Bin Laden is playing a calculated game with American policymakers. He has the resources to follow our doings more closely than we can follow his. He knows therefore that the Bush Administration has put most of its chestnuts into the War on Terrorism and politically could back away from it only with difficulty. He knows that the neo-conservative hawks around the President have focused American policy narrowly to the violent end of the response to terrorism. Those same hawks have led the United States into a needless war in Iraq that is a powerful incentive to Muslims to be at odds with the United States and for fundamentalists to support Al Qaida.
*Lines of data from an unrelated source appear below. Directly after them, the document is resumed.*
===== config.mk =====
export PLATFORM = sky130hd
export DESIGN_NAME = axi_lite_cmd_master
export DESIGN_NICKNAME = d
export VERILOG_FILES = /design/src/rtl/axi_lite_cmd_master.sv
export SDC_FILE = /design/constraint.sdc
export NUM_CORES = 1
export LEC_CHECK = 0
export ABC_AREA = 1
export CORE_MARGIN = 2
export CORE_UTILIZATION = 49
export CTS_CLUSTER_SIZE = 14
export DETAILED_ROUTE_END_ITERATION = 10
export GPL_ROUTABILITY_DRIVEN = 0
export PLACE_DENSITY = 0.83
export SYNTH_ARGS = -nofsm -noshare
export SYNTH_HDL_FRONTEND = slang
export SYNTH_SLANG_ARGS = --single-unit

===== constraint.sdc =====
create_clock -name clk -period 2.3 [get_ports clk]
set_clock_uncertainty 0.2 [all_clocks]
set_input_delay 0.345 -clock clk [delete_from_list [all_inputs] [get_ports clk]]
set_output_delay 0.345 -clock clk [all_outputs]
set_load 0.02 [all_outputs]
==> src/rtl/udp_tx_framer.sv <==
// UDP/IPv4/Ethernet transmit framer: one 42-byte header beat, then the payload passed through.
// Optional macro UDP_TX_IPCSUM_EN adds a one-cycle CSUM state that fills in the IPv4 header checksum.
module udp_tx_framer #(
  parameter logic [47:0] SRC_MAC  = 48'h02_00_00_00_00_01,
  parameter logic [31:0] SRC_IP   = 32'hC0A8_0001,
  parameter logic [15:0] SRC_PORT = 16'd5000,
  parameter logic [7:0]  TTL      = 8'd64
) (
  input  logic         clk,
  input  logic         rst,
  input  logic         req_valid,
  output logic         req_ready,
  input  logic [47:0]  req_dst_mac,
  input  logic [31:0]  req_dst_ip,
  input  logic [15:0]  req_dst_port,
  input  logic [15:0]  req_len,
  input  logic [511:0] in_data,
  input  logic [63:0]  in_keep,
  input  logic         in_last,
  input  logic         in_valid,
  output logic         in_ready,
  output logic [511:0] out_data,
  output logic [63:0]  out_keep,
  output logic         out_last,
  output logic         out_valid,
  input  logic         out_ready,
  output logic [31:0]  frames_sent,
  output logic         len_err
);
  localparam int DATA_W = 512;
  localparam int KEEP_W = 64;
  localparam logic [KEEP_W-1:0] HDR_KEEP = 64'h0000_03FF_FFFF_FFFF;

  typedef enum logic [1:0] {S_IDLE, S_CSUM, S_HDR, S_PAY} state_t;

  state_t             r_state;
  state_t             w_next;
  logic [47:0]        r_dst_mac;
  logic [31:0]        r_dst_ip;
  logic [15:0]        r_dst_port;
  logic [15:0]        r_len;
  logic [15:0]        r_id;
  logic [15:0]        r_byte_cnt;
  logic [31:0]        r_frames;
  logic               r_len_err;
  logic [15:0]        w_csum;
  logic [DATA_W-1:0]  w_hdr_base;
  logic [DATA_W-1:0]  w_hdr;
  logic               w_accept;
  logic               w_beat_xfer;
  logic [15:0]        w_byte_total;

  function automatic logic [6:0] popcount(input logic [KEEP_W-1:0] keep);
    logic [6:0] cnt;
    cnt = '0;
    for (int i = 0; i < KEEP_W; i++) cnt = cnt + {6'd0, keep[i]};
    return cnt;
  endfunction

  assign w_accept     = (r_state == S_IDLE) && req_valid;
  assign w_beat_xfer  = (r_state == S_PAY) && in_valid && out_ready;
  assign w_byte_total = r_byte_cnt + {9'd0, popcount(in_keep)};

  always_ff @(posedge clk or posedge rst) begin
    if (rst) r_state <= S_IDLE;
    else     r_state <= w_next;
  end

  always_comb begin
    w_next = r_state;
    case (r_state)
      S_IDLE: if (req_valid) begin
`ifdef UDP_TX_IPCSUM_EN
        w_next = S_CSUM;
`else
        w_next = S_HDR;
`endif
      end
      S_CSUM: w_next = S_HDR;
      S_HDR:  if (out_ready) w_next = (r_len == 16'd0) ? S_IDLE : S_PAY;
      S_PAY:  if (in_valid && out_ready && in_last) w_next = S_IDLE;
      default: w_next = S_IDLE;
    endcase
  end

  always_comb begin
    req_ready = 1'b0;
    in_ready  = 1'b0;
    out_valid = 1'b0;
    out_last  = 1'b0;
    out_keep  = '0;
    out_data  = '0;
    case (r_state)
      S_IDLE: req_ready = 1'b1;
      S_HDR: begin
        out_valid = 1'b1;
        out_keep  = HDR_KEEP;
        out_last  = (r_len == 16'd0);
        out_data  = w_hdr;
      end
      S_PAY: begin
        out_valid = in_valid;
        out_keep  = in_keep;
        out_last  = in_last;
        out_data  = in_data;
        in_ready  = out_ready;
      end
      default: ;
    endcase
  end

  // Request fields hold the header steady through any output stall.
  always_ff @(posedge clk) begin
    if (w_accept) begin
      r_dst_mac  <= req_dst_mac;
      r_dst_ip   <= req_dst_ip;
      r_dst_port <= req_dst_port;
      r_len      <= req_len;
    end
  end

  always_ff @(posedge clk or posedge rst) begin
    if (rst) begin
      r_id       <= '0;
      r_byte_cnt <= '0;
      r_frames   <= '0;
      r_len_err  <= 1'b0;
    end else begin
      if (r_state == S_HDR && out_ready) r_id <= r_id + 16'd1;
      if (w_accept)         r_byte_cnt <= '0;
      else if (w_beat_xfer) r_byte_cnt <= w_byte_total;
      if (out_valid && out_ready && out_last) r_frames <= r_frames + 32'd1;
      r_len_err <= w_beat_xfer && in_last && (w_byte_total != r_len);
    end
  end

  always_comb begin
    w_hdr_base            = '0;
    w_hdr_base[47:0]      = r_dst_mac;
    w_hdr_base[95:48]     = SRC_MAC;
    w_hdr_base[111:96]    = 16'h0800;
    w_hdr_base[115:112]   = 4'd4;
    w_hdr_base[119:116]   = 4'd5;
    w_hdr_base[143:128]   = r_len + 16'd28;
    w_hdr_base[159:144]   = r_id;
    w_hdr_base[183:176]   = TTL;
    w_hdr_base[191:184]   = 8'd17;
    w_hdr_base[239:208]   = SRC_IP;
    w_hdr_base[271:240]   = r_dst_ip;
    w_hdr_base[287:272]   = SRC_PORT;
    w_hdr_base[303:288]   = r_dst_port;
    w_hdr_base[319:304]   = r_len + 16'd8;
    w_hdr                 = w_hdr_base;
    w_hdr[207:192]        = w_csum;
  end

`ifdef UDP_TX_IPCSUM_EN
  logic [15:0] r_csum;

  // Ten 16-bit words of the IPv4 header (bits 271:112), end-around carry folded twice.
  function automatic logic [15:0] ip_csum(input logic [159:0] ip);
    logic [19:0] sum;
    sum = '0;
    for (int k = 0; k < 10; k++) sum = sum + {4'd0, ip[16*k +: 16]};
    sum = {4'd0, sum[15:0]} + {16'd0, sum[19:16]};
    sum = {4'd0, sum[15:0]} + {16'd0, sum[19:16]};
    return ~sum[15:0];
  endfunction

  always_ff @(posedge clk) begin
    if (r_state == S_CSUM) r_csum <= ip_csum(w_hdr_base[271:112]);
  end
  assign w_csum = r_csum;
`else
  assign w_csum = 16'h0000;
`endif

  assign frames_sent = r_frames;
  assign len_err     = r_len_err;
endmodule
### src/rtl/sleep_cycle_scheduler.sv
// Wake/sleep cycle sequencer for the vital energy resource.
// Turns energy level, stimuli and a slow tick into registered inc/dec/fast/setval strobes.
module sleep_cycle_scheduler #(
  parameter logic [7:0] DROWSY_TH    = 8'd64,
  parameter logic [7:0] DEEP_TH      = 8'd160,
  parameter logic [7:0] WAKE_TH      = 8'd240,
  parameter logic [7:0] DROWSY_TICKS = 8'd8,
  parameter logic [7:0] WAKE_PERSIST = 8'd4,
  parameter logic [7:0] WAKE_TICKS   = 8'd2
) (
  input  logic       clk,
  input  logic       rst_n,
  input  logic       tick,
  input  logic [7:0] vital_energy,
  input  logic       vital_energy_zero,
  input  logic       wake_stimulus,
  input  logic       action_active,
  output logic       inc,
  output logic       dec,
  output logic       fast,
  output logic       setval,
  output logic       sleeping,
  output logic [2:0] sleep_state
);

  localparam int unsigned CNT_W   = 8;
  localparam int unsigned STATE_W = 3;
  localparam logic [7:0]  SETVAL_LEVEL = 8'd64;

  typedef enum logic [STATE_W-1:0] {
    ST_AWAKE  = 3'd0,
    ST_DROWSY = 3'd1,
    ST_ASLEEP = 3'd2,
    ST_DEEP   = 3'd3,
    ST_WAKING = 3'd4
  } state_t;

  state_t             state_q, state_d;
  logic [CNT_W-1:0]   cnt_q, cnt_d;
  logic               inc_d, dec_d, fast_d, setval_d;
  logic               sleeping_d;

  // Terminal counts for the dwell counter in each timed state
  logic [CNT_W-1:0]   drowsy_last, persist_last, waking_last;
  assign drowsy_last  = DROWSY_TICKS - CNT_W'(1);
  assign persist_last = WAKE_PERSIST - CNT_W'(1);
  assign waking_last  = WAKE_TICKS - CNT_W'(1);

  // State, dwell counter and strobe registers
  always_ff @(posedge clk or negedge rst_n) begin
    if (!rst_n) begin
      state_q  <= ST_AWAKE;
      cnt_q    <= '0;
      inc      <= 1'b0;
      dec      <= 1'b0;
      fast     <= 1'b0;
      setval   <= 1'b0;
      sleeping <= 1'b0;
    end else begin
      state_q  <= state_d;
      cnt_q    <= cnt_d;
      inc      <= inc_d;
      dec      <= dec_d;
      fast     <= fast_d;
      setval   <= setval_d;
      sleeping <= sleeping_d;
    end
  end

  assign sleep_state = state_q;

  // Next-state and strobe decode; everything holds except on tick cycles
  always_comb begin
    state_d  = state_q;
    cnt_d    = cnt_q;
    inc_d    = 1'b0;
    dec_d    = 1'b0;
    fast_d   = 1'b0;
    setval_d = 1'b0;

    if (tick) begin
      unique case (state_q)
        ST_AWAKE: begin
          dec_d  = 1'b1;
          fast_d = action_active;
          if (vital_energy_zero) begin
            state_d = ST_ASLEEP;
            cnt_d   = '0;
          end else if (vital_energy < DROWSY_TH) begin
            state_d = ST_DROWSY;
            cnt_d   = '0;
          end
        end

        ST_DROWSY: begin
          dec_d = 1'b1;
          if (vital_energy_zero) begin
            state_d = ST_ASLEEP;
            cnt_d   = '0;
          end else if (wake_stimulus) begin
            state_d = ST_AWAKE;
            cnt_d   = '0;
          end else if (cnt_q == drowsy_last) begin
            state_d = ST_ASLEEP;
            cnt_d   = '0;
          end else begin
            cnt_d = cnt_q + CNT_W'(1);
          end
        end

        ST_ASLEEP: begin
          inc_d = 1'b1;
          if (wake_stimulus) begin
            state_d = ST_WAKING;
            cnt_d   = '0;
          end else if (vital_energy >= DEEP_TH) begin
            state_d = ST_DEEP;
            cnt_d   = '0;
          end
        end

        ST_DEEP: begin
          inc_d  = 1'b1;
          fast_d = 1'b1;
          if (vital_energy >= WAKE_TH) begin
            state_d = ST_WAKING;
            cnt_d   = '0;
          end else if (wake_stimulus) begin
            if (cnt_q == persist_last) begin
              state_d = ST_WAKING;
              cnt_d   = '0;
              // A forced wake from low energy reloads the resource instead of stepping it
              if (vital_energy < SETVAL_LEVEL) begin
                setval_d = 1'b1;
                inc_d    = 1'b0;
                fast_d   = 1'b0;
              end
            end else begin
              cnt_d = cnt_q + CNT_W'(1);
            end
          end else begin
            cnt_d = '0;
          end
        end

        ST_WAKING: begin
          if (cnt_q == waking_last) begin
            state_d = ST_AWAKE;
            cnt_d   = '0;
          end else begin
            cnt_d = cnt_q + CNT_W'(1);
          end
        end

        default: begin
          state_d = ST_AWAKE;
          cnt_d   = '0;
        end
      endcase
    end

    sleeping_d = (state_d == ST_ASLEEP) || (state_d == ST_DEEP);
  end

  // Strobe exclusivity guarantees seen by the resource counter
  always_ff @(posedge clk) begin
    if (rst_n) begin
      assert (!(inc && dec));
      assert (!fast || inc || dec);
      assert (!setval || (!inc && !dec));
    end
  end

endmodule

### config.mk
export PLATFORM = sky130hd
export DESIGN_NAME = sleep_cycle_scheduler
export DESIGN_NICKNAME = d
export VERILOG_FILES = /design/src/rtl/sleep_cycle_scheduler.sv
export SDC_FILE = /design/constraint.sdc
export NUM_CORES = 1
export LEC_CHECK = 0
export CAP_MARGIN = 10
export CORE_MARGIN = 3
export CORE_UTILIZATION = 50
export CTS_CLUSTER_DIAMETER = 60
export DETAILED_ROUTE_END_ITERATION = 8
export PLACE_DENSITY = 0.78
export SLEW_MARGIN = 20
export SYNTH_ARGS = -nofsm -noshare
export SYNTH_HDL_FRONTEND = slang
export SYNTH_SLANG_ARGS = --single-unit
### constraint.sdc
create_clock -name clk -period 2.4 [get_ports clk]
set_clock_uncertainty 0.2 [all_clocks]
set_input_delay 0.6 -clock clk [delete_from_list [all_inputs] [get_ports clk]]
set_output_delay 0.6 -clock clk [all_outputs]
set_load 0.02 [all_outputs]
And these hawks have led the White House on a radical departure from more than half a century of positive achievement in the promotion of human rights and international cooperation. All Bin Laden has to do is exploit the weaknesses exposed by these warps in American policy.
 
Bin Laden tapes are a carefully metered version of the 25 cent telephone terrorist attack of the 1980s. Such attacks consisted simply in making a phone call and delivering a threat, say, to blow up some public building. Anyone with any official or personal interest in that target had to react. All that was required was the threat. Bin Laden tapes are threat sustaining because our officials deal with them that way. Continued viability of Bin Laden and Al Qaida provide a continuing basis for American belligerence. That state of mind coupled with an ideological bent toward reducing taxes, spending money on military power and running large spending deficits to carry out those aims already pushes the United States toward bankruptcy financially.
 
By keeping the United States embroiled in a pointless War on Terrorism Bin Laden hopes to reinforce the negatives of present American foreign policies and help to drive the United States into international political bankruptcy as well. In his tape campaign Bin Laden is using the asymmetry of terrorism warfare to remarkable effect, applying the media skills of a wealthy non-state actor to beat a superpower. His tapes have made effective non-violent warfare ever since 9-11.